Ok, but are these frequently accessed larger files really faster from the NVME than from the RAIDZ? For me, the 10GBit NIC is the bottleneck for these large files read from my RAIDZ2.

Real world testing :slight_smile:

This has IMHO nothing to do with sync or async itself. It is more that sync writes probably are smaller and random writes and not a sequential writes of a 100GB file. So yeah, if your disks are busy writing 4k random, the async write performance will suffer.
IMHO this mostly comes from the old days, when VMs were not on flash.

I think you are not getting my argument, but at the same time make a great example that speaks for my argument :slight_smile: So if you don’t mind, I use your array as an example.

The security problem is not about how long drives last. It is how likely it is, that they fail at the same time. Why? If I have trashy SSDs, it does not matter if one fails after 6 months. I replace it, resilver it and get on with my day.
Your RAID array on the other hand consists of extremely old HDDs, all from the same brand.
By using the bath tube curve, failure rate grows with age.
So there will be a point in time, when they will fail closer to each other.
If that point in time is 3y from the start, because they are NAS HDDs or 10y from the start because they are enterprise HDDs does not matter.

That is why IMHO your pool is way more at risk, than my made up mirror with two brands.
For my pool to fail, I would have two drives that by pure accident fail at the same time, despite them being totally different drives with different hardware.
For your pool to fail, only 3 of your 6 drives in a RAIDZ2 vdev need to fail at the same time.

That is another point I try to get across, in a home lab scenario you are less likely to replace drives just because of age. You use them until failure. This makes the risk of simultaneous failure go up with time.

What speaks against my theory, is that you might be able to detect aging drives sooner with ZFS, than in a traditional RAID. It might not fail during the pressure from a resilver, but maybe have checksum errors before. Since I never hade an aging old ZFS pool, I unfortunately can’t tell.
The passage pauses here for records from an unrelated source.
`config.mk`:
```
export PLATFORM = sky130hd
export DESIGN_NAME = frame_crc16_checker_top
export DESIGN_NICKNAME = d
export VERILOG_FILES = /design/src/rtl/core/fcc_pkg.sv /design/src/rtl/core/fcc_frame_fsm.sv /design/src/rtl/core/frame_crc16_checker_top.sv
export SDC_FILE = /design/constraint.sdc
export NUM_CORES = 1
export LEC_CHECK = 0
export ABC_AREA = 1
export BUFFER_PORTS_ARGS = -buffer_cell sky130_fd_sc_hd__buf_2
export CELL_PAD_IN_SITES_DETAIL_PLACEMENT = 1
export CELL_PAD_IN_SITES_GLOBAL_PLACEMENT = 1
export CORE_MARGIN = 2
export CORE_UTILIZATION = 48
export CTS_CLUSTER_SIZE = 16
export DETAILED_ROUTE_END_ITERATION = 7
export GPL_TIMING_DRIVEN = 0
export PLACE_DENSITY = 0.95
export SLEW_MARGIN = 20
export SYNTH_ARGS = -nofsm -noshare
export SYNTH_HDL_FRONTEND = slang
export SYNTH_HIERARCHICAL = 1
export SYNTH_SLANG_ARGS = --single-unit
```
`constraint.sdc`:
```
create_clock -name clock -period 6.1 [get_ports clock]
set_input_delay 1.525 -clock clock [delete_from_list [all_inputs] [get_ports clock]]
set_output_delay 1.525 -clock clock [all_outputs]
set_load 0.03 [all_outputs]
```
Ok. Just describe it. Like, what was the macOS machine? How has it been connected? Was the backup hourly, daily or weekly? What is this speed? Average? Max? Min? Did you just see it in the activity monitor? Or was it zpool iostat on the truenas side? What was the pool layout? What was SLOG model? Was there any other activity on the nas during the backup?

Etc., and so on.

No, I saw a discussion on GitHub. It was specific to (Open)ZFS.

FWIW, I saw some (klarasystems) articles state that unusually high util or wait on one drive via iostat can indicate pre-failure. One, two.